The primary goal of this study is to discover the perspectives of Nigerian youth on ways out of the unemployment crisis. More specifically, the study intends to:

1. Determine the causes of unemployment in Nigeria.

2. Examine the consequences of youth unemployment in Nigeria.

3. Discover youths’ perspectives on ways out of unemployment in Nigeria.

4. Offer a solution to Nigeria’s youth unemployment problem.


1. What are the reasons for unemployment in Nigeria?

2. Does youth unemployment have a significant impact on Nigeria?

3. What is the youths’ perspective on a way out of unemployment in Nigeria?

4. What is the solution to Nigeria’s youth unemployment problem?


Ho: Youth unemployment has no significant impact on Nigeria.
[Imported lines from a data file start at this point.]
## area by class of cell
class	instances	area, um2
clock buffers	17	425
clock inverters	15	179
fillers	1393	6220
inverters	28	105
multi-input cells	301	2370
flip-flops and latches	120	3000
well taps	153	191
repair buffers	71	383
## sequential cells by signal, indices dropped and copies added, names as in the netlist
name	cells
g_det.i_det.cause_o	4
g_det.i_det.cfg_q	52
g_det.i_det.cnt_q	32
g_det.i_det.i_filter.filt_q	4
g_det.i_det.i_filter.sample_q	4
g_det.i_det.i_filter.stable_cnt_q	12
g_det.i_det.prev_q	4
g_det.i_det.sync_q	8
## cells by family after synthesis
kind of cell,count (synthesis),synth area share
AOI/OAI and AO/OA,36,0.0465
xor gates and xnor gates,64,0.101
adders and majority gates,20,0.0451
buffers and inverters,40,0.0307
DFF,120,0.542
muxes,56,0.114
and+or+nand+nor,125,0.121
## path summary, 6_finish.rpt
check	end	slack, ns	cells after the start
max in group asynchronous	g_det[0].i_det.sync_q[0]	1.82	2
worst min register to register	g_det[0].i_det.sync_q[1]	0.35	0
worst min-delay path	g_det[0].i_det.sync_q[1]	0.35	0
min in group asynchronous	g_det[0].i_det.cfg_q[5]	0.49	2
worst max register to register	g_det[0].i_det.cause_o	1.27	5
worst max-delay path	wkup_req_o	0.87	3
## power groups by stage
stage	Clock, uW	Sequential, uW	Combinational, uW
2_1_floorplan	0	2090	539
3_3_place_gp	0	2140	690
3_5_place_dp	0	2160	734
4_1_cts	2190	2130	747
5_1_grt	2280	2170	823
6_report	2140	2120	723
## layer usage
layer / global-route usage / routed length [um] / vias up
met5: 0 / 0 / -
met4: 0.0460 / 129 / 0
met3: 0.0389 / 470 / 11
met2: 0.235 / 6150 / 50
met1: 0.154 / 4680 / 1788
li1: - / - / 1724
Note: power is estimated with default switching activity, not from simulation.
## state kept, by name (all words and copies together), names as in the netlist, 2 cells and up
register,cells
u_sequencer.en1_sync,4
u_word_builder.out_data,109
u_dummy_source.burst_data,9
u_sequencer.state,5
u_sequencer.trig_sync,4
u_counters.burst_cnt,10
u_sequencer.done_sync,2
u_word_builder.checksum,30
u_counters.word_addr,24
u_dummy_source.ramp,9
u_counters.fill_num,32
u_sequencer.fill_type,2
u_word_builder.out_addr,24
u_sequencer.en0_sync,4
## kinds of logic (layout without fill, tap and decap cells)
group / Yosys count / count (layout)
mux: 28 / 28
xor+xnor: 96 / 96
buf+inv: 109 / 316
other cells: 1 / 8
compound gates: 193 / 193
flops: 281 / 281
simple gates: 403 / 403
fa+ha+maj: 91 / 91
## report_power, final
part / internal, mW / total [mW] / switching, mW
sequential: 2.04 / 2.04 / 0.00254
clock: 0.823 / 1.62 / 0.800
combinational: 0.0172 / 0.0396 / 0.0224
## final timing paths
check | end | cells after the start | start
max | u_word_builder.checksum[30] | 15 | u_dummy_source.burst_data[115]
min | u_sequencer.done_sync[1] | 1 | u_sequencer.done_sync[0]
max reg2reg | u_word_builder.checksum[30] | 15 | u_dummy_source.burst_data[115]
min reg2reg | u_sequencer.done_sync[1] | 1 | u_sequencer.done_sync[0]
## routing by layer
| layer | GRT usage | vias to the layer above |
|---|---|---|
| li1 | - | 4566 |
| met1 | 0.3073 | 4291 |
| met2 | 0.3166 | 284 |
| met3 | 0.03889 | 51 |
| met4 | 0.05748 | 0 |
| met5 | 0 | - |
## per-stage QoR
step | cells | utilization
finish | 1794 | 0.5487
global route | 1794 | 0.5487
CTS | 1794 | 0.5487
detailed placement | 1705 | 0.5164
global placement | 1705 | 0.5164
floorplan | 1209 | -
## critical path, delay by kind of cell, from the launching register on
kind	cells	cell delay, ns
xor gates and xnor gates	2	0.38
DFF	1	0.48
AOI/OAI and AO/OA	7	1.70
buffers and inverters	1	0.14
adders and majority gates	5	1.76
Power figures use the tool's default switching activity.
--- src/verilog/isa_pkg.sv ---
package isa_pkg;

  //////////////////////////////////////////////////
  // Opcodes, one per top nibble of the word
  //////////////////////////////////////////////////
  typedef enum logic [3:0] {
    add    = 4'h0,  // rd = rs + rt, saturating
    sub    = 4'h1,  // rd = rs - rt, saturating
    xor_op = 4'h2,  // Bitwise xor
    red    = 4'h3,  // Reduction add of nibbles
    sll    = 4'h4,  // Shift left logical by imm4
    sra    = 4'h5,  // Shift right arithmetic
    ror    = 4'h6,  // Rotate right
    paddsb = 4'h7,  // Parallel sub-word add
    lw     = 4'h8,  // Load word
    sw     = 4'h9,  // Store word
    llb    = 4'ha,  // Load low byte, imm8
    lhb    = 4'hb,  // Load high byte, imm8
    b      = 4'hc,  // Conditional PC-relative branch
    br     = 4'hd,  // Conditional register branch, resolved later
    pcs    = 4'he,  // rd = PC + 2
    hlt    = 4'hf   // Stop fetching
  } opcode_e;

  // Branch condition codes in bits 11:9
  typedef enum logic [2:0] {
    ne     = 3'b000,  // Z clear
    eq     = 3'b001,  // Z set
    gt     = 3'b010,  // Z and N clear
    lt     = 3'b011,  // N set
    gte    = 3'b100,
    lte    = 3'b101,
    ovf    = 3'b110,  // V set
    uncond = 3'b111   // Always
  } cond_e;

  //////////////////////////////////////////////////
  // Field positions
  //////////////////////////////////////////////////
  localparam int OPCODE_MSB = 15;
  localparam int OPCODE_LSB = 12;
  localparam int REG_WIDTH  = 4;   // Register specifier width
  localparam int RD_LSB     = 8;   // rd at 11:8
  localparam int RS_LSB     = 4;   // rs at 7:4
  localparam int RT_LSB     = 0;   // rt at 3:0
  localparam int COND_LSB   = 9;   // ccc at 11:9
  localparam int COND_WIDTH = 3;
  localparam int IMM_LSB    = 0;   // Both immediates sit at the bottom
  localparam int IMM9_WIDTH = 9;   // Branch offset, in words
  localparam int IMM8_WIDTH = 8;   // llb/lhb byte

  localparam int BRANCH_SHIFT = 1;  // Word offset to byte offset

endpackage

--- src/verilog/pipe_pkg.sv ---
package pipe_pkg;

  //////////////////////////////////////////////////
  // Datapath and PC
  //////////////////////////////////////////////////
  localparam int WORD_WIDTH = 16;  // Instruction and address width

  localparam logic [WORD_WIDTH-1:0] RESET_PC = '0;  // First fetch address

  // Byte step between instructions, one word each
  localparam logic [WORD_WIDTH-1:0] PC_STEP = 16'd2;

  //////////////////////////////////////////////////
  // Instruction memory geometry
  //////////////////////////////////////////////////
  localparam int IMEM_WORDS      = 256;
  localparam int IMEM_ADDR_WIDTH = $clog2(IMEM_WORDS);  // 8

  // PC bit 0 is the byte select, so the word index starts at bit 1
  localparam int IMEM_ADDR_LSB = 1;

endpackage

--- src/verilog/instr_mem.sv ---
module instr_mem (
  input  logic                                 clk,    // System clock
  input  logic [pipe_pkg::IMEM_ADDR_WIDTH-1:0] addr,   // Read word index
  output logic [pipe_pkg::WORD_WIDTH-1:0]      rdata,  // Word at addr, same cycle
  input  logic                                 we,     // Load strobe
  input  logic [pipe_pkg::IMEM_ADDR_WIDTH-1:0] waddr,  // Load word index
  input  logic [pipe_pkg::WORD_WIDTH-1:0]      wdata   // Load data
);

  //////////////////////////////////////////////////
  // Storage
  //////////////////////////////////////////////////
  // Plain flops, one word per entry
  // Contents are kept across reset so a program loaded
  // while reset is high is still there when it falls
  logic [pipe_pkg::WORD_WIDTH-1:0] mem [pipe_pkg::IMEM_WORDS];

  // Read side, purely combinational
  assign rdata = mem[addr];

  // Write side, takes effect on the edge
  always_ff @(posedge clk) begin
    if (we) begin
      mem[waddr] <= wdata;
    end
  end

  //////////////////////////////////////////////////
  // Checks
  //////////////////////////////////////////////////
  // Loader must present a known index with every write
  a_waddr_known : assert property (
    @(posedge clk) we |-> !$isunknown(waddr)
  ) else $error("instr_mem: write with unknown address");

  // Loader data should be clean as well
  a_wdata_known : assert property (
    @(posedge clk) we |-> !$isunknown(wdata)
  ) else $error("instr_mem: write with unknown data");

endmodule

--- src/verilog/fetch_stage.sv ---
module fetch_stage (
  input  logic                                 clk,            // System clock
  input  logic                                 reset,          // Sync, active high
  input  logic                                 stall,          // Hold from hazard logic
  input  logic                                 halt,           // hlt sitting in decode
  input  logic                                 branch_taken,   // Redirect from decode
  input  logic [pipe_pkg::WORD_WIDTH-1:0]      branch_target,  // Redirect address
  input  logic                                 imem_we,        // Program load strobe
  input  logic [pipe_pkg::IMEM_ADDR_WIDTH-1:0] imem_addr,      // Program load index
  input  logic [pipe_pkg::WORD_WIDTH-1:0]      imem_wdata,     // Program load word
  output logic [pipe_pkg::WORD_WIDTH-1:0]      if_instr,       // Word at current PC
  output logic [pipe_pkg::WORD_WIDTH-1:0]      if_pc_plus2     // Current PC + 2
);

  logic [pipe_pkg::WORD_WIDTH-1:0] pc;       // Current fetch address
  logic [pipe_pkg::WORD_WIDTH-1:0] pc_new;   // Address loaded on the next edge
  logic                            pc_wen;   // PC may advance this cycle

  //////////////////////////////////////////////////
  // Next PC
  //////////////////////////////////////////////////
  assign if_pc_plus2 = pc + pipe_pkg::PC_STEP;  // Sequential successor

  // Taken branch wins over fall-through
  assign pc_new = branch_taken ? branch_target : if_pc_plus2;

  // Stall and halt both freeze the front end
  assign pc_wen = !stall && !halt;

  always_ff @(posedge clk) begin
    if (reset) begin
      pc <= pipe_pkg::RESET_PC;
    end else if (pc_wen) begin
      pc <= pc_new;
    end
  end

  //////////////////////////////////////////////////
  // Instruction memory
  //////////////////////////////////////////////////
  instr_mem imem0 (
    .clk   (clk),
    .addr  (pc[pipe_pkg::IMEM_ADDR_LSB +: pipe_pkg::IMEM_ADDR_WIDTH]),  // Word index
    .rdata (if_instr),
    .we    (imem_we),
    .waddr (imem_addr),
    .wdata (imem_wdata)
  );

  //////////////////////////////////////////////////
  // Checks
  //////////////////////////////////////////////////
  // Word aligned fetch, held over any sequence of updates
  a_pc_even : assert property (
    @(posedge clk) disable iff (reset) pc[0] == 1'b0
  ) else $error("fetch_stage: odd PC %h", pc);

  // Decode must never steer fetch to an odd address
  a_target_even : assert property (
    @(posedge clk) disable iff (reset) branch_taken |-> branch_target[0] == 1'b0
  ) else $error("fetch_stage: odd branch target %h", branch_target);

endmodule

--- src/verilog/if_id_reg.sv ---
module if_id_reg (
  input  logic                            clk,          // System clock
  input  logic                            reset,        // Sync, active high
  input  logic                            stall,        // Hold everything
  input  logic                            halt,         // Hold everything, sticky
  input  logic                            flush,        // Drop the wrong-path word
  input  logic [pipe_pkg::WORD_WIDTH-1:0] if_instr,     // From fetch
  input  logic [pipe_pkg::WORD_WIDTH-1:0] if_pc_plus2,  // From fetch
  output logic                            id_valid,     // Buffer holds a real word
  output logic [pipe_pkg::WORD_WIDTH-1:0] id_instr,     // To decode
  output logic [pipe_pkg::WORD_WIDTH-1:0] id_pc_plus2   // To decode
);

  logic hold;  // No update this edge

  assign hold = stall || halt;

  //////////////////////////////////////////////////
  // Valid bit
  //////////////////////////////////////////////////
  always_ff @(posedge clk) begin
    if (reset) begin
      id_valid <= 1'b0;            // Empty after reset
    end else if (!hold) begin
      id_valid <= !flush;          // Bubble on a taken branch
    end
  end

  //////////////////////////////////////////////////
  // Payload
  //////////////////////////////////////////////////
  // Loaded on flush too; valid low masks it
  always_ff @(posedge clk) begin
    if (!hold) begin
      id_instr    <= if_instr;
      id_pc_plus2 <= if_pc_plus2;
    end
  end

  //////////////////////////////////////////////////
  // Checks
  //////////////////////////////////////////////////
  // Unblocked flush leaves exactly one bubble behind it
  a_flush_bubble : assert property (
    @(posedge clk) disable iff (reset)
      (flush && !stall && !halt) |=> !id_valid
  ) else $error("if_id_reg: valid word after flush");

endmodule

--- src/verilog/decode_stage.sv ---
module decode_stage (
  input  logic                                 id_valid,       // Buffer word is real
  input  logic [pipe_pkg::WORD_WIDTH-1:0]      id_instr,       // Raw instruction
  input  logic [pipe_pkg::WORD_WIDTH-1:0]      id_pc_plus2,    // Its PC + 2
  input  logic                                 flag_z,         // Zero, from later stage
  input  logic                                 flag_v,         // Overflow
  input  logic                                 flag_n,         // Negative
  output logic                                 dec_valid,      // Decode outputs meaningful
  output isa_pkg::opcode_e                     dec_opcode,
  output logic [isa_pkg::REG_WIDTH-1:0]        dec_rd,
  output logic [isa_pkg::REG_WIDTH-1:0]        dec_rs,
  output logic [isa_pkg::REG_WIDTH-1:0]        dec_rt,
  output isa_pkg::cond_e                       dec_cond,
  output logic [isa_pkg::IMM8_WIDTH-1:0]       dec_imm8,
  output logic [pipe_pkg::WORD_WIDTH-1:0]      dec_pc_plus2,
  output logic                                 branch_taken,   // Redirect fetch, flush buffer
  output logic [pipe_pkg::WORD_WIDTH-1:0]      branch_target,  // PC + 2 + offset * 2
  output logic                                 halt            // hlt in decode
);

  localparam int EXT_WIDTH = pipe_pkg::WORD_WIDTH - isa_pkg::IMM9_WIDTH;  // Sign bits

  logic [isa_pkg::IMM9_WIDTH-1:0]  imm9;       // Raw branch offset, in words
  logic [pipe_pkg::WORD_WIDTH-1:0] imm9_sext;  // Sign extended
  logic [pipe_pkg::WORD_WIDTH-1:0] offset;     // Byte offset
  logic                            cond_true;  // Condition holds under flags

  //////////////////////////////////////////////////
  // Field split
  //////////////////////////////////////////////////
  assign dec_valid    = id_valid;
  assign dec_pc_plus2 = id_pc_plus2;

  assign dec_opcode = isa_pkg::opcode_e'(id_instr[isa_pkg::OPCODE_MSB:isa_pkg::OPCODE_LSB]);

  assign dec_rd = id_instr[isa_pkg::RD_LSB +: isa_pkg::REG_WIDTH];
  assign dec_rs = id_instr[isa_pkg::RS_LSB +: isa_pkg::REG_WIDTH];
  assign dec_rt = id_instr[isa_pkg::RT_LSB +: isa_pkg::REG_WIDTH];

  // Only meaningful for b and br
  assign dec_cond = isa_pkg::cond_e'(id_instr[isa_pkg::COND_LSB +: isa_pkg::COND_WIDTH]);

  assign dec_imm8 = id_instr[isa_pkg::IMM_LSB +: isa_pkg::IMM8_WIDTH];  // llb/lhb
  assign imm9     = id_instr[isa_pkg::IMM_LSB +: isa_pkg::IMM9_WIDTH];  // b only

  //////////////////////////////////////////////////
  // Condition evaluation
  //////////////////////////////////////////////////
  always_comb begin
    case (dec_cond)
      isa_pkg::ne:     cond_true = !flag_z;
      isa_pkg::eq:     cond_true = flag_z;
      isa_pkg::gt:     cond_true = !flag_z && !flag_n;
      isa_pkg::lt:     cond_true = flag_n;
      isa_pkg::gte:    cond_true = flag_z || (!flag_z && !flag_n);  // eq or gt
      isa_pkg::lte:    cond_true = flag_n || flag_z;                // lt or eq
      isa_pkg::ovf:    cond_true = flag_v;
      isa_pkg::uncond: cond_true = 1'b1;
      default:         cond_true = 1'b0;  // Unknown field, no redirect
    endcase
  end

  //////////////////////////////////////////////////
  // Branch target and redirect
  //////////////////////////////////////////////////
  assign imm9_sext = {{EXT_WIDTH{imm9[isa_pkg::IMM9_WIDTH-1]}}, imm9};
  assign offset    = imm9_sext << isa_pkg::BRANCH_SHIFT;  // Words to bytes

  // Relative to the following instruction
  assign branch_target = id_pc_plus2 + offset;

  // br is resolved further down, so it never redirects here
  assign branch_taken = id_valid && (dec_opcode == isa_pkg::b) && cond_true;

  // Stays high while hlt sits in the held buffer
  assign halt = id_valid && (dec_opcode == isa_pkg::hlt);

  //////////////////////////////////////////////////
  // Checks
  //////////////////////////////////////////////////
  // No clock in this stage, so these run on every change
  always_comb begin
    a_taken_valid : assert (!branch_taken || dec_valid)
      else $error("decode_stage: branch taken on an empty slot");
    a_halt_branch : assert (!(halt && branch_taken))
      else $error("decode_stage: halt and branch together");
  end

endmodule

--- src/verilog/cpu_front_end.sv ---
module cpu_front_end (
  input  logic                                 clk,           // System clock
  input  logic                                 reset,         // Sync, active high
  input  logic                                 stall,         // From hazard logic
  input  logic                                 flag_z,        // Condition flags
  input  logic                                 flag_v,
  input  logic                                 flag_n,
  input  logic                                 imem_we,       // Program load port
  input  logic [pipe_pkg::IMEM_ADDR_WIDTH-1:0] imem_addr,
  input  logic [pipe_pkg::WORD_WIDTH-1:0]      imem_wdata,
  output logic                                 dec_valid,     // Decoded instruction out
  output isa_pkg::opcode_e                     dec_opcode,
  output logic [isa_pkg::REG_WIDTH-1:0]        dec_rd,
  output logic [isa_pkg::REG_WIDTH-1:0]        dec_rs,
  output logic [isa_pkg::REG_WIDTH-1:0]        dec_rt,
  output isa_pkg::cond_e                       dec_cond,
  output logic [isa_pkg::IMM8_WIDTH-1:0]       dec_imm8,
  output logic [pipe_pkg::WORD_WIDTH-1:0]      dec_pc_plus2,
  output logic                                 branch_taken,  // Redirect this cycle
  output logic                                 halt           // Sticky until reset
);

  //////////////////////////////////////////////////
  // Stage to stage wires
  //////////////////////////////////////////////////
  logic [pipe_pkg::WORD_WIDTH-1:0] if_instr;       // Fetch -> buffer
  logic [pipe_pkg::WORD_WIDTH-1:0] if_pc_plus2;
  logic                            id_valid;       // Buffer -> decode
  logic [pipe_pkg::WORD_WIDTH-1:0] id_instr;
  logic [pipe_pkg::WORD_WIDTH-1:0] id_pc_plus2;
  logic [pipe_pkg::WORD_WIDTH-1:0] branch_target;  // Decode -> fetch

  // PC, adder and instruction memory
  fetch_stage fetch0 (
    .clk           (clk),
    .reset         (reset),
    .stall         (stall),
    .halt          (halt),
    .branch_taken  (branch_taken),
    .branch_target (branch_target),
    .imem_we       (imem_we),
    .imem_addr     (imem_addr),
    .imem_wdata    (imem_wdata),
    .if_instr      (if_instr),
    .if_pc_plus2   (if_pc_plus2)
  );

  // Pipeline buffer; a taken branch squashes the word behind it
  if_id_reg ifid0 (
    .clk         (clk),
    .reset       (reset),
    .stall       (stall),
    .halt        (halt),
    .flush       (branch_taken),
    .if_instr    (if_instr),
    .if_pc_plus2 (if_pc_plus2),
    .id_valid    (id_valid),
    .id_instr    (id_instr),
    .id_pc_plus2 (id_pc_plus2)
  );

  decode_stage decode0 (
    .id_valid      (id_valid),
    .id_instr      (id_instr),
    .id_pc_plus2   (id_pc_plus2),
    .flag_z        (flag_z),
    .flag_v        (flag_v),
    .flag_n        (flag_n),
    .dec_valid     (dec_valid),
    .dec_opcode    (dec_opcode),
    .dec_rd        (dec_rd),
    .dec_rs        (dec_rs),
    .dec_rt        (dec_rt),
    .dec_cond      (dec_cond),
    .dec_imm8      (dec_imm8),
    .dec_pc_plus2  (dec_pc_plus2),
    .branch_taken  (branch_taken),
    .branch_target (branch_target),
    .halt          (halt)
  );

endmodule

--- config.mk ---
export PLATFORM = sky130hd
export DESIGN_NAME = cpu_front_end
export DESIGN_NICKNAME = d
export VERILOG_FILES = /design/src/verilog/isa_pkg.sv /design/src/verilog/pipe_pkg.sv /design/src/verilog/instr_mem.sv /design/src/verilog/fetch_stage.sv /design/src/verilog/if_id_reg.sv /design/src/verilog/decode_stage.sv /design/src/verilog/cpu_front_end.sv
export SDC_FILE = /design/constraint.sdc
export NUM_CORES = 2
export LEC_CHECK = 0
export ABC_AREA = 1
export BUFFER_PORTS_ARGS = -buffer_cell sky130_fd_sc_hd__buf_2
export CAP_MARGIN = 10
export CORE_MARGIN = 1.5
export CORE_UTILIZATION = 49
export DETAILED_ROUTE_END_ITERATION = 6
export GPL_ROUTABILITY_DRIVEN = 0
export PLACE_DENSITY_LB_ADDON = 0.1
export SLEW_MARGIN = 20
export SYNTH_ARGS = -nofsm -noshare
export SYNTH_HDL_FRONTEND = slang
export SYNTH_HIERARCHICAL = 1
export SYNTH_SLANG_ARGS = --single-unit
--- constraint.sdc ---
create_clock -name clk -period 1.9 [get_ports clk]
set_clock_uncertainty 0.15 [all_clocks]
set_input_delay 0.095 -clock clk [delete_from_list [all_inputs] [get_ports clk]]
set_output_delay 0.095 -clock clk [all_outputs]
set_load 0.03 [all_outputs]
==> metrics <==
Hold Crit Depth=2; critical path required time=roughly 2600 ps; kind of critical path=flip-flop to flip-flop; pre-CTS WS=-1606 ps; Hold Path Class=primary input to flip-flop; prevailing post-synth register cell=edfxtp_1; dpl hpwl=~340,000 microns; final WL=between 500,000 and 600,000 microns; vias in the first global route=approximately 110k; core area=343,000 sq um; Max Buffers Root-to-Sink=4; FF-to-FF path depth=16; layout cells sized above 1=0.2078; largest net degree at the start of global routing=83; dpl cell area=187,000 sq um; Slew Viols, Final=0; VDD IR max=0.7749 mV; Max Clk Rate=~360 MHz; Synth cell types=36; Starting Density=0.4922; cell count after synthesis=approximately 14,000; RSZ-0062 raised after global routing=yes; total CTS buffers=roughly 430; row cnt=approximately 220; total power=about 0.21 W; die height=between 500 and 600 microns; All-Layer GR Usage=0.3136; Yosys reg bits=a little over 4,000; min Tclk post-route=around 2800 ps; Final Hold Fails=0; CP Capture Type=flip-flop; die area=348,100 sq um; Max H-tree Level=5; Post-synth EDFFs=4,128; Reg2Reg Setup Slack=-900 ps; Min-Delay Startpoint=imem_wdata[0]; remaining antenna violation count after routing=0; post-synthesis sequential area ratio=0.7363; TritonCTS clock tree=yes; reg-to-reg critical path endpoint=ifid0/id_instr[5]; Slew Limit Headroom=0.2779; YS warnings=6; Max Cap Violations=0; Hold Path End=fetch0/imem0/mem[225][0]; Remaining DRCs=2; NumNets Final=between 15,000 and 20,000; Clock Pin Slew Worst Setup and Hold Paths=60 ps; # IOs=77; WL per Instance=28.16 microns; initial DRC count=approximately 17,000; worst hold slack=slightly above 50 ps; # setup viols final=114; Pleak=around 76 nW; CP arrival=about 3500 ps; Syn-to-layout area delta=25.15%; most common cell after layout, fill and taps aside=nand2_1; Sink Count=slightly above 4,000; status=finished, violations left; worst setup margin=-902.4 ps; PortBufs=76; Final Cycle Share=1.475; pwr dens=982.1 nW/um^2; worst slew pin tran=1080 ps; final instance area=211,300 sq um; Die Wd=around 590 microns; violated checks=DRC, setup timing; FFs w/ async S/R, synth=0; first-pass GRT wire length=between 700,000 and 800,000 microns; CP max FO=11; initial antenna violation count=26; most frequent cells in the layout=nand2_1, edfxtp_1, nand3_1, buf_4, nand3_2; Mean Syn Cell Area=between 10 and 15 sq um; TritonRoute pass-1 iters=7; r2r startpoint=fetch0/pc[2]; vias=about 120k; Startpoint Class=flip-flop; clk root buf=clkbuf_16; Worst Setup SP=fetch0/pc[2]; via/cell ratio=5.951; total grt overflow=0; worst skew pair latency=1000 ps; syn nets=roughly 14,000; Synth Cell Area=about 170,000 sq um
## repair_timing
| item | 4_1_cts | 5_1_grt |
|---|---|---|
| gates resized for setup | 561 | 851 |
| hold buffers | 54 | 0 |
| setup buffers | 54 | 65 |
| setup endpoints to repair | 124 | 334 |
| pin swaps | 51 | 241 |
| gates cloned | 37 | 49 |
| hold endpoints to repair | 5934 | 0 |
## area by class of cell
| class | instances | area, sq um |
|---|---|---|
| multi-input combinational | 8810 | 44030 |
| clock buffer | 524 | 11280 |
| clock inverter | 266 | 2535 |
| inverter | 98 | 447.9 |
| sequential | 4145 | 124300 |
| timing repair buffer | 1731 | 22850 |
| timing repair inverter | 5 | 87.58 |
| fill | 26191 | 131700 |
| tap | 4557 | 5702 |
| antenna | 7 | 17.52 |
## metrics by stage
step | TNS (ps) | cells | util
CTS | -76830 | 20037 | 0.6001
finish | -40040 | 20143 | 0.6160
global route | -43090 | 20139 | 0.6160
detailed placement | -81760 | 19105 | 0.5451
floorplan | -215950 | 14041 | -
global placement | -64270 | 19105 | 0.5451
## routing by layer
layer,vias up,part of all wire,track usage
met5,-,0.000023,0
met4,2,0.038,0.1159
met3,919,0.11,0.05212
met2,6555,0.45,0.4770
met1,59895,0.40,0.4563
li1,52491,-,-
## cells by family after synthesis
logic type | Yosys count | share of synthesized area
and+or+nand+nor | 8741 | 0.2253
AOI/OAI and AO/OA | 38 | 0.001245
DFF | 4145 | 0.7363
adders and majority gates | 16 | 0.001230
buffers and inverters | 1086 | 0.03509
xor gates and xnor gates | 15 | 0.0008671
## sequential cells by signal, summed over array words and instances (netlist names)
signal	flops
fetch0/imem0/mem	4096
fetch0/pc	16
ifid0/id_instr	16
ifid0/id_pc_plus2	16
ifid0/id_valid	1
Hello, there are no significant consequences of youth unemployment in Nigeria.


Unemployment in Nigeria has been a topic of discussion. Many policies and measures have been implemented to control unemployment, because it wastes the productive years of the active population; additionally, the research will aid in reducing the declines in our economic growth.

It will provide information to the Nigerian government as well as young people who have ignored agriculture in favor of white-collar jobs.

Furthermore, it will provide useful information to the government in order to combat unemployment and create job opportunities in Nigeria. Finally, the study will be used as a resource for future research.


The purpose of this study is to discover the perspectives of youth on unemployment. Alausa/Ikeja LGA will be used as a case study, and youth in the LGA will be the population for this study.


Obtaining funding for general research work will be difficult during the course of study. Correspondents may also be unable or unwilling to complete the questionnaires provided to them.

However, it is expected that these constraints will be addressed by making the best use of available materials and devoting more time to research than is necessary.